▶ **ACTION ITEM**: For each line in the data below that holds "synthesis", return a copy.

▶ **AVAILABLE DATA**:
**src/rtl/vag_pkg.sv**
```systemverilog
package vag_pkg;
  typedef enum logic [2:0] {
    VAR_0 = 3'd0,
    VAR_1 = 3'd1,
    VAR_2 = 3'd2,
    VAR_3 = 3'd3,
    VAR_4 = 3'd4
  } variant_e;

  typedef enum logic [1:0] {
    MA_HOLD  = 2'd0,
    MA_INC   = 2'd1,
    MA_START = 2'd2,
    MA_BUF   = 2'd3
  } ma_src_e;

  typedef enum logic [1:0] {
    BUF_HOLD  = 2'd0,
    BUF_MA    = 2'd1,
    BUF_START = 2'd2
  } buf_src_e;
endpackage

```
**src/rtl/vag_ctrl.sv**
```systemverilog
module vag_ctrl
  import vag_pkg::*;
#(
  parameter int HCC_W = 8,
  parameter int VLC_W = 5,
  parameter int VCC_W = 7
) (
  input  logic             char_ce_i,
  input  logic             line_start_i,
  input  logic             frame_start_i,
  input  logic             last_row_i,
  input  logic [HCC_W-1:0] hcc_i,
  input  logic [VLC_W-1:0] vlc_i,
  input  logic [VCC_W-1:0] vcc_i,
  input  logic [HCC_W-1:0] disp_width_i,
  input  logic [VLC_W-1:0] max_raster_i,
  input  logic [2:0]       variant_i,
  output ma_src_e          ma_src_o,
  output buf_src_e         buf_src_o
);
  logic is_v1, is_v2, row_end, in_disp;

  assign is_v1   = (variant_i == VAR_1);
  assign is_v2   = (variant_i == VAR_2);
  assign row_end = (hcc_i == disp_width_i) && (vlc_i == max_raster_i);
  assign in_disp = (hcc_i < disp_width_i);

  always_comb begin
    ma_src_o  = MA_HOLD;
    buf_src_o = BUF_HOLD;
    if (char_ce_i) begin
      if (line_start_i) begin
        if (frame_start_i) begin
          if (is_v2) begin
            ma_src_o = MA_BUF;
          end else begin
            ma_src_o  = MA_START;
            buf_src_o = BUF_START;
          end
        end else if (is_v1 && (vcc_i == '0)) begin
          ma_src_o = MA_START;
        end else begin
          ma_src_o = MA_BUF;
        end
      end else begin
        if (in_disp) ma_src_o = MA_INC;
        // variant 2 refills the buffer from the start address at frame end
        if (row_end) buf_src_o = (is_v2 && last_row_i) ? BUF_START : BUF_MA;
      end
    end
  end
endmodule

```
**src/rtl/vag_ma_reg.sv**
```systemverilog
module vag_ma_reg
  import vag_pkg::*;
#(
  parameter int MA_W = 14
) (
  input  logic            clk_i,
  input  logic            rst_ni,
  input  ma_src_e         ma_src_i,
  input  logic [MA_W-1:0] start_i,
  input  logic [MA_W-1:0] buf_i,
  output logic [MA_W-1:0] ma_o
);
  localparam int LOW_W = MA_W - 2;

  logic [MA_W-1:0] ma_q;

  always_ff @(posedge clk_i or negedge rst_ni) begin
    if (!rst_ni) begin
      ma_q <= '0;
    end else begin
      unique case (ma_src_i)
        MA_INC:   ma_q <= ma_q + 1'b1;
        MA_START: ma_q <= start_i;
        MA_BUF:   ma_q <= buf_i;
        default:  ma_q <= ma_q;
      endcase
    end
  end

  assign ma_o = ma_q;


  ma_hold_chk: assert property (@(posedge clk_i) disable iff (!rst_ni)
    $past(ma_src_i == MA_HOLD) |-> $stable(ma_q));


  page_carry_chk: assert property (@(posedge clk_i) disable iff (!rst_ni)
    ($past(ma_src_i == MA_INC) && ($past(ma_q[LOW_W-1:0]) != {LOW_W{1'b1}}))
      |-> (ma_q[MA_W-1:LOW_W] == $past(ma_q[MA_W-1:LOW_W])));
endmodule

```
**src/rtl/vag_line_buf.sv**
```systemverilog
module vag_line_buf
  import vag_pkg::*;
#(
  parameter int MA_W = 14
) (
  input  logic            clk_i,
  input  logic            rst_ni,
  input  buf_src_e        buf_src_i,
  input  logic [MA_W-1:0] ma_i,
  input  logic [MA_W-1:0] start_i,
  output logic [MA_W-1:0] buf_o
);
  logic [MA_W-1:0] buf_q;

  always_ff @(posedge clk_i or negedge rst_ni) begin
    if (!rst_ni) begin
      buf_q <= '0;
    end else begin
      unique case (buf_src_i)
        BUF_MA:    buf_q <= ma_i;
        BUF_START: buf_q <= start_i;
        default:   buf_q <= buf_q;
      endcase
    end
  end

  assign buf_o = buf_q;


  buf_hold_chk: assert property (@(posedge clk_i) disable iff (!rst_ni)
    $past(buf_src_i == BUF_HOLD) |-> $stable(buf_q));
endmodule

```
**src/rtl/vag_addr_map.sv**
```systemverilog
module vag_addr_map #(
  parameter int PAGE_W  = 2,
  parameter int OFS_W   = 10,
  parameter int RA_BITS = 3,
  localparam int ADDR_W = PAGE_W + RA_BITS + OFS_W
) (
  input  logic [PAGE_W-1:0]  page_i,
  input  logic [RA_BITS-1:0] ra_i,
  input  logic [OFS_W-1:0]   ofs_i,
  output logic [ADDR_W-1:0]  addr_o
);
  assign addr_o = {page_i, ra_i, ofs_i};
endmodule

```
**src/rtl/video_addr_gen.sv**
```systemverilog
module video_addr_gen
  import vag_pkg::*;
#(
  parameter int MA_W    = 14,
  parameter int OFS_W   = 10,
  parameter int RA_BITS = 3,
  parameter int HCC_W   = 8,
  parameter int VLC_W   = 5,
  parameter int VCC_W   = 7,
  localparam int PAGE_W = 2,
  localparam int ADDR_W = PAGE_W + RA_BITS + OFS_W
) (
  input  logic              clk_i,
  input  logic              rst_ni,
  input  logic              char_ce_i,
  input  logic              line_start_i,
  input  logic              frame_start_i,
  input  logic              last_row_i,
  input  logic [HCC_W-1:0]  hcc_i,
  input  logic [VLC_W-1:0]  vlc_i,
  input  logic [VCC_W-1:0]  vcc_i,
  input  logic [MA_W-1:0]   start_addr_i,
  input  logic [HCC_W-1:0]  disp_width_i,
  input  logic [VLC_W-1:0]  max_raster_i,
  input  logic [2:0]        variant_i,
  output logic [MA_W-1:0]   ma_o,
  output logic [ADDR_W-1:0] addr_o
);
  ma_src_e         ma_src;
  buf_src_e        buf_src;
  logic [MA_W-1:0] ma, line_buf;

  vag_ctrl #(.HCC_W(HCC_W), .VLC_W(VLC_W), .VCC_W(VCC_W)) ctrl_i (
    .char_ce_i    (char_ce_i),
    .line_start_i (line_start_i),
    .frame_start_i(frame_start_i),
    .last_row_i   (last_row_i),
    .hcc_i        (hcc_i),
    .vlc_i        (vlc_i),
    .vcc_i        (vcc_i),
    .disp_width_i (disp_width_i),
    .max_raster_i (max_raster_i),
    .variant_i    (variant_i),
    .ma_src_o     (ma_src),
    .buf_src_o    (buf_src)
  );

  vag_ma_reg #(.MA_W(MA_W)) ma_reg_i (
    .clk_i   (clk_i),
    .rst_ni  (rst_ni),
    .ma_src_i(ma_src),
    .start_i (start_addr_i),
    .buf_i   (line_buf),
    .ma_o    (ma)
  );

  vag_line_buf #(.MA_W(MA_W)) line_buf_i (
    .clk_i    (clk_i),
    .rst_ni   (rst_ni),
    .buf_src_i(buf_src),
    .ma_i     (ma),
    .start_i  (start_addr_i),
    .buf_o    (line_buf)
  );

  vag_addr_map #(.PAGE_W(PAGE_W), .OFS_W(OFS_W), .RA_BITS(RA_BITS)) addr_map_i (
    .page_i(ma[MA_W-1:MA_W-PAGE_W]),
    .ra_i  (vlc_i[RA_BITS-1:0]),
    .ofs_i (ma[OFS_W-1:0]),
    .addr_o(addr_o)
  );

  assign ma_o = ma;


  frame_load_chk: assert property (@(posedge clk_i) disable iff (!rst_ni)
    $past(char_ce_i && line_start_i && frame_start_i && (variant_i != 3'd2))
      |-> (ma_o == $past(start_addr_i)));


  v2_frame_chk: assert property (@(posedge clk_i) disable iff (!rst_ni)
    $past(char_ce_i && line_start_i && frame_start_i && (variant_i == 3'd2))
      |-> (ma_o == $past(line_buf)));


  v1_row0_chk: assert property (@(posedge clk_i) disable iff (!rst_ni)
    $past(char_ce_i && line_start_i && !frame_start_i && (variant_i == 3'd1) && (vcc_i == '0))
      |-> (ma_o == $past(start_addr_i)));
endmodule

```
**config.mk**
```make
export PLATFORM = sky130hd
export DESIGN_NAME = video_addr_gen
export DESIGN_NICKNAME = d
export VERILOG_FILES = /design/src/rtl/vag_pkg.sv /design/src/rtl/vag_ctrl.sv /design/src/rtl/vag_ma_reg.sv /design/src/rtl/vag_line_buf.sv /design/src/rtl/vag_addr_map.sv /design/src/rtl/video_addr_gen.sv
export SDC_FILE = /design/constraint.sdc
export NUM_CORES = 1
export LEC_CHECK = 0
export BUFFER_PORTS_ARGS = -buffer_cell sky130_fd_sc_hd__buf_2
export CAP_MARGIN = 25
export CORE_MARGIN = 4
export CORE_UTILIZATION = 54
export DETAILED_ROUTE_END_ITERATION = 10
export MAX_ROUTING_LAYER = met4
export PLACE_DENSITY = 0.86
export SLEW_MARGIN = 30
export SYNTH_ARGS = -nofsm -noshare
export SYNTH_HDL_FRONTEND = slang
export SYNTH_SLANG_ARGS = --single-unit
```
**constraint.sdc**
```tcl
create_clock -name clk_i -period 3.05 [get_ports clk_i]
set_input_delay 0.61 -clock clk_i [delete_from_list [all_inputs] [get_ports clk_i]]
set_output_delay 0.61 -clock clk_i [all_outputs]
set_load 0.1 [all_outputs]
```
Word-level counts from Yosys, hierarchy flattened
Index checks and enable logic that the tools add are counted.
Operators by class
  add/sub/neg operators: 1
  $lt $le $gt $ge: 1
  equality and inequality tests: 9
  mux-type cells: 14
  reduce and logical (&&, ||, !) cells: 6
Operators with widths (number)
  one-hot mux 14 bit (3 select lines): 1
  one-hot mux 14 bit (2 select lines): 1
  2-to-1 mux 2 bit: 9
  adder 14 x 1 -> 14 bit (second input constant): 1
  equality test 8 bit: 1
  < comparator 8 bit: 1
  zero test 7 bit: 1
  equality test 2 bit (second input constant): 3
  equality test 5 bit: 1
  equality test 2 x 1 -> 1 bit (second input constant): 2
  equality test 3 x 1 -> 1 bit (second input constant): 1
  equality test 3 x 2 -> 1 bit (second input constant): 1
  logical AND 1 bit: 3
  2-to-1 mux 1 bit: 3
  nonzero test 3 bit: 1
  nonzero test 2 bit: 1
Storage, ports and cells
  register bits: 28
  input bits: 56
  output and inout port bits: 29
  word-level logic and storage cells: 33

Depth between registers and ports, before layout
Gate-level depths: netlist of run 1.
  depth after elaboration: 8
  gate-level depth with buffers: 12
  mapped depth without buffers: 10

Cells and area by module
From an unflattened synthesis of run 1, not the netlist that was laid out.
Second synthesis, totals
  cells, all modules: 225
  area total of the unflattened synthesis: 2102.0 µm²
By module, submodules not included
  vag_ma_reg: times used 1, cells each 100, area an instance 950.9 µm², seq. area each 350.3 µm²
  vag_line_buf: times used 1, cells each 63, area an instance 675.6 µm², seq. area each 350.3 µm²
  vag_ctrl: times used 1, cells each 47, area an instance 362.8 µm², seq. area each 0.0 µm²
  vag_addr_map: times used 1, cells each 15, area an instance 112.6 µm², seq. area each 0.0 µm²

Worst setup path before layout of run 1
No wires, ideal clock.
  path type: in2reg
  start point: in disp_width_i[7]
  end point: reg line_buf_i.buf_q[0], in the netlist line_buf_i.buf_o[0]
  setup time: 0.135 ns
  arrival time: 2.513 ns
  required time: 2.915 ns
  setup slack: 0.402 ns
  stages on the path: 10
  cells stage by stage: inv_1 ha_1 nand4_1 nor2_1 nand3_1 or3b_2 ha_1 clkbuf_1 clkbuf_1 o21ai_0
Between the ends
  longest elaborated chain between the ends: 7
RTL lines
  from (decl): line video_addr_gen.sv:23  | input logic [HCC_W-1:0] disp_width_i,
  equality test 8 bit (*): line vag_ctrl.sv:25  | assign row_end = (hcc_i == disp_width_i) && (vlc_i == max_raster_i);
  logical AND 1 bit (*): line vag_ctrl.sv:25
  2-to-1 mux 2 bit (*): line vag_ctrl.sv:48  | if (row_end) buf_src_o = (is_v2 && last_row_i) ? BUF_START : BUF_MA;
  2-to-1 mux 2 bit (*): line vag_ctrl.sv:32  | if (line_start_i) begin
  2-to-1 mux 2 bit (*): line vag_ctrl.sv:31  | if (char_ce_i) begin
  equality test 2 bit / equality test 2 x 1 -> 1 bit (equally long branches): line vag_line_buf.sv:19  | unique case (buf_src_i)
  one-hot mux 14 bit (2 select lines) / nonzero test 2 bit (equally long branches)
  to (signal assigned): line vag_line_buf.sv:20  | BUF_MA: buf_q <= ma_i;
  to (signal assigned): line vag_line_buf.sv:21  | BUF_START: buf_q <= start_i;
  to (signal assigned): line vag_line_buf.sv:22  | default: buf_q <= buf_q;
  to (decl): line vag_line_buf.sv:13  | logic [MA_W-1:0] buf_q;
Mark *: on every way between the ends. The rest lies on a longest branch, timed or not.
A chain may end at the register's enable or synchronous reset.

Worst setup path after layout of run 1
  start point: in disp_width_i[7]
  end point: reg line_buf_i.buf_q[4], in the netlist line_buf_i.buf_o[4]
The elaborated chain is that of the path after synthesis.

==> results of run 1 <==
[area by class of cell]
class / instances / area share
Clock buffer: 3 / 0.0157
Multi-Input combinational cell: 187 / 0.494
Timing Repair Buffer: 87 / 0.169
Inverter: 13 / 0.0186
Tap cell: 50 / 0.0239
Clock inverter: 1 / 0.0115
Sequential cell: 28 / 0.267
[where the power goes]
group / switching (mW) / internal [mW] / leakage (nW)
sequential: 0.118 / 0.469 / 0.343
combinational: 0.950 / 0.246 / 0.837
clock: 0.121 / 0.176 / 0.0357
total: 1.19 / 0.890 / 1.22
[flip-flops by register name, summed over array words and instances (netlist names)]
register	cells
ma_reg_i.ma_o	14
line_buf_i.buf_o	14
[worst max-delay path, cell delays in order]
cell and delay (ns):
buf_2 0.08, inv_1 0.04, ha_1 0.28, nand4_1 0.14
nor2_1 0.13, nand3_1 0.08, or3b_2 0.46, ha_1 0.20
buf_4 0.22, mux2i_1 0.18, o21ai_0 0.10
[per-layer routing]
metal	GRT usage	wire length, um	vias to the layer above
li1	-	-	1026
met1	0.282	2320	975
met2	0.416	2830	71
met3	0.0360	311	4
met4	0.0410	45	0
met5	-	0	-
[how the worst max path moves through the flow]
stage,from,endpoint,slack (ns)
final,disp_width_i[7],line_buf_i.buf_o[4],0.68
after global routing,disp_width_i[7],line_buf_i.buf_o[9],0.56
after CTS,disp_width_i[7],line_buf_i.buf_o[4],0.69
after detailed placement,disp_width_i[7],line_buf_i.buf_o[9],0.37
after global placement,disp_width_i[1],ma_reg_i.ma_o[1],0.46
after floorplan,disp_width_i[7],line_buf_i.buf_o[0],0.40
[logic make-up (layout without fill, tap and decap cells)]
logic type | Yosys count | after routing | share of synthesized area
mux | 23 | 23 | 0.105
flops | 28 | 28 | 0.312
buf+inv | 41 | 104 | 0.110
simple gates | 97 | 97 | 0.239
compound gates | 50 | 50 | 0.151
fa+ha+maj | 10 | 10 | 0.0558
xor+xnor | 7 | 7 | 0.0273
[placed cells by master (no fill, tap or decap), types with 3 or more instances in the layout]
cell and n:
a21oi_1 4, a31oi_1 6, buf_2 84, buf_4 3, clkbuf_8 3, dfrtp_1 28
ha_1 10, inv_1 13, mux2_2 4, mux2i_1 19, nand2_1 38, nand3_1 8
nand4_1 5, nor2_1 14, nor3_1 8, nor4_1 3, o211ai_1 4, o21ai_0 18
o32a_1 4, xor2_1 6
==> impl_results.md, run 1 <==
- Outcome: finished, final reports clean
- Final clock skew: about 0.0043 ns
- Post-Syn Area: around 2200 um2
- CP Capture Type: register
- Clk sinks: 28
- Total track usage: 0.233
- Synth unique cells: 51
- Die area: around 5200 um2
- PD cells: 793 nW/um2
- Via density: approximately 5.6
- Top cells by area, synth: dfrtp_1 31%, mux2i_1 8.5%, nand2_1 6.4%, buf_4 5.7%, ha_1 5.6%
- Area of the multi-input gates: between 1000 and 1500 um2
- Clk root buf: clkbuf_8
- Vias in the first global route: approximately 2200
- Worst-path fanout max: 14
- # port buffers: 84
- Post-synth top cells: 38 x nand2_1, 28 x dfrtp_1, 19 x mux2i_1
- Buffer depth of the longest clock path: 2
- Post-CTS Setup Bufs: 0
- Max_cap viols: 0
- Most common cell in the netlist: nand2_1
- Gates resized, CTS repair: 0
- Reg-to-reg critical path endpoint: ma_reg_i.ma_o[12]
- FFs w/ async S/R, synth: 1.00
- DRT iter0 DRCs: 126
- Tcrit/Tclk final: 0.778
- Syn_area_per_cell: a little under 9 um2
- Hold-fix buffers, CTS: 0
- Post-route setup slack: roughly 0.68 ns
- CTS tree: done
- CTS Buf Count: 3
- Layout area overhead: 16.9%
- Synth warn: 0
- Register area share after synthesis: 0.312
- Largest net degree at the start of global routing: 29
- Placed cells: roughly 370
- Post-Syn Instances: approximately 260
- DP Area: between 2000 and 3000 um2
- Routed length per instance: 14.9 um
- Clk pin slew, worst setup/hold paths: 0.10 ns
- Die width: 72.5 um
- Count of pins over their slew limit: 0
- Hold Crit Class: input port to async pin
- First-pass GRT wire length: around 9600 um
- Final instance area: around 2600 um2
- Fill cell count: roughly 340
- Post-detail-place hpwl: around 4200 um
- Share of the synthesized area in the top cell type: 0.312
- Io pins: between 80 and 90
- Total number of H-tree levels: 1
- Static leakage: between 1 and 1.5 nW
- EDFF count, synth: 0
- Pre-CTS setup slack: 0.372 ns
- Routed Antenna Nets: 0
- Critical path class: input port to register
- Top_reg_cell synth: dfrtp_1
- Finished Layout Cells: 369
- Die Y: 72.5 um
- Routed vias: 2076
- Net count after synthesis: approximately 320
- CP arrival: roughly 2.5 ns
- Share of layout cells above drive strength 1: 0.354
- Iteration count of the initial detailed-routing pass: 4
- Worst-Skew Late Latency: around 0.28 ns
- Final nets: roughly 390
- RR Startpoint: ma_reg_i.ma_o[0]
- Worst slew pin tran: approximately 0.63 ns
- Worst Setup Start Kind: input port
- Post-synthesis register bit count: 28
- Reg2Reg Depth: 6
- Post-Route WL: between 5000 and 6000 um
- Core ar.: 4000 um2
- Tot Pwr: roughly 2.1 mW
- Area leader, netlist: dfrtp_1
- Initial antenna violation count: 0
- Max_slew headroom: 0.580
- Sequential cell area: 701 um2
- Final design utilization: 0.656
- Antenna Diode Count: 0
- R2r setup slk: a little under 1 ns
- Min Tclk post-route: 2.37 ns
- GPL Wtd Cong: 0.870
- Final hold vios: 0
- Setup violations, final: 0
- Row cnt: 23
- Drt drc: 0
- VDD IR max: approximately 0.64 mV
- Data required time at the worst endpoint: approximately 3.2 ns
- Starting Density: 0.561
- Hold slack: ~0.34 ns
- Setup tns final: 0 ns
- RSZ-0062 raised after global routing: false
- Fmax: 0.422 GHz
- Final global-route overflow total: 0
(Power assumes the default switching activity.)
==> run 2, diff against run 1 <==
--- a/config.mk
+++ b/config.mk
@@ -8,10 +8,10 @@
 export BUFFER_PORTS_ARGS = -buffer_cell sky130_fd_sc_hd__buf_2
 export CAP_MARGIN = 25
 export CORE_MARGIN = 4
-export CORE_UTILIZATION = 54
+export CORE_UTILIZATION = 50
 export DETAILED_ROUTE_END_ITERATION = 10
 export MAX_ROUTING_LAYER = met4
-export PLACE_DENSITY = 0.86
+export PLACE_DENSITY = 0.8
 export SLEW_MARGIN = 30
 export SYNTH_ARGS = -nofsm -noshare
 export SYNTH_HDL_FRONTEND = slang
==> constraint.sdc (replaced) <==
create_clock -name clk_i -period 2.19 [get_ports clk_i]
set_input_delay 0.438 -clock clk_i [delete_from_list [all_inputs] [get_ports clk_i]]
set_output_delay 0.438 -clock clk_i [all_outputs]
set_load 0.1 [all_outputs]
==> run 2 against run 1 <==
Non-clock buffer count up 13. Clock-buffer cell count unchanged. Core utilization down 0.88 points. Worst hold slack worse by 0.18 ns. Via count up 1.9%. Total power up 42%. Sequential power up 41%. Die area up 7.1%. Clock skew up 0.011 ns.
==> impl_results.md, run 2 (synthesized netlist as in run 1, its figures left out) <==
- Final clock skew: 0.0152 ns (was 0.00434 ns)
- GPL Wtd Cong: 0.827 (was 0.870)
- Worst-Skew Late Latency: 0.28 ns (about the same)
- Die area: 5620 um2 (was 5250 um2)
- Row cnt: 24 (was 23)
- Post-route setup slack: 0.156 ns (was 0.678 ns)
- Worst slew pin tran: 0.638 ns (was 0.630 ns)
- CP Capture Type: register (unchanged)
- Antenna Diode Count: 0 (unchanged)
- Final design utilization: 0.647 (was 0.656)
- Io pins: 85 (unchanged)
- Via density: 5.51 (was 5.63)
- RSZ-0062 raised after global routing: false (unchanged)
- Final nets: 399 (was 386)
- Hold Crit Class: input port to async pin (unchanged)
- Tot Pwr: 2.95 mW (was 2.08 mW)
- Clk sinks: 28 (unchanged)
- Count of pins over their slew limit: 0 (unchanged)
- PD cells: 1050 nW/um2 (was 793 nW/um2)
- VDD IR max: 0.766 mV (was 0.644 mV)
- Commonest non-fill, non-tap cell in the layout: buf_2 (unchanged)
- Max_cap viols: 0 (unchanged)
- R2r setup slk: 0.31 ns (was 0.99 ns)
- Clk pin slew, worst setup/hold paths: 0.11 ns (was 0.10 ns)
- Outcome: finished, final reports clean (unchanged)
- Buffer depth of the longest clock path: 2 (unchanged)
- Setup violations, final: 0 (unchanged)
- Iteration count of the initial detailed-routing pass: 4 (unchanged)
- RR Startpoint: ma_reg_i.ma_o[2] (was ma_reg_i.ma_o[0])
- Die width: 75.0 um (was 72.5 um)
- Layout area overhead: 25.5% (was 16.9%)
- Max_slew headroom: 0.575 (was 0.580)
- Drt drc: 0 (unchanged)
- Tcrit/Tclk final: 0.929
- First-pass GRT wire length: 9160 um (was 9610 um)
- Final global-route overflow total: 0 (unchanged)
- Placed cells: 380 (was 365)
- CP Launch Point: disp_width_i[2] (was disp_width_i[7])
- CTS tree: done (unchanged)
- Routed Antenna Nets: 0 (unchanged)
- Clk root buf: clkbuf_8 (unchanged)
- # port buffers: 84 (unchanged)
- Post-CTS Setup Bufs: 0 (unchanged)
- Pre-CTS setup slack: -0.163 ns (was 0.372 ns)
- Post-detail-place hpwl: 4450 um (was 4250 um)
- Post-Route WL: 5750 um (was 5500 um)
- Gates resized, CTS repair: 0 (unchanged)
- Reg-to-reg critical path endpoint: ma_reg_i.ma_o[13] (was ma_reg_i.ma_o[12])
- Min Tclk post-route: ~2.0 ns
- Static leakage: 1.27 nW (was 1.22 nW)
- Routed vias: 2116 (was 2076)
- Share of layout cells above drive strength 1: 0.437 (was 0.354)
- Hold-fix buffers, CTS: 0 (unchanged)
- Initial antenna violation count: 0 (unchanged)
- Final hold vios: 0 (unchanged)
- Reg2Reg Depth: 6 (unchanged)
- Finished Layout Cells: 384 (was 369)
- Most frequent cells in the layout: 84 x buf_2, 38 x nand2_1, 19 x mux2i_1, 19 x dfrtp_1, 16 x buf_4 (was 84 x buf_2, 38 x nand2_1, 28 x dfrtp_1)
- Fmax: 0.492 GHz
- Total track usage: 0.213 (was 0.233)
- CTS Buf Count: 3 (unchanged)
- Starting Density: 0.515 (was 0.561)
- Vias in the first global route: 2067 (was 2170)
- DRT iter0 DRCs: 99 (was 126)
- Largest net degree at the start of global routing: 29 (unchanged)
- Worst-path fanout max: 28 (was 14)
- CP arrival: 2.18 ns (was 2.53 ns)
- Core ar.: 4350 um2 (was 4000 um2)
- Die Y: 75.0 um (was 72.5 um)
- CP Capture Point: line_buf_i.buf_o[9] (was line_buf_i.buf_o[4])
- Setup tns final: 0 ns (unchanged)
- Worst Setup Start Kind: input port (unchanged)
- Routed length per instance: 15.0 um (was 14.9 um)
- Total number of H-tree levels: 1 (unchanged)
- Data required time at the worst endpoint: 2.34 ns (was 3.21 ns)
- Critical path class: input port to register (unchanged)
## run 2: cell types whose count changed in the layout (fill, tap and decap cells not counted), sizes merged
cell | previous run | this run
buf | 87 | 100
## run 2: final cells by class
cell class | instances | area [um2]
fillers | 369 | 1540
multi-input cells | 187 | 1370
flip-flops and latches | 28 | 714
repair buffers | 100 | 541
well taps | 52 | 65.1
inverters | 13 | 51.3
clock buffers | 3 | 41.3
clock inverters | 1 | 30.0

▶ **ANSWER BELOW**:
From an unflattened synthesis of run 1, not the netlist that was laid out.
Second synthesis, totals
  area total of the unflattened synthesis: 2102.0 µm²
The elaborated chain is that of the path after synthesis.
- Register area share after synthesis: 0.312
- Net count after synthesis: approximately 320
- Post-synthesis register bit count: 28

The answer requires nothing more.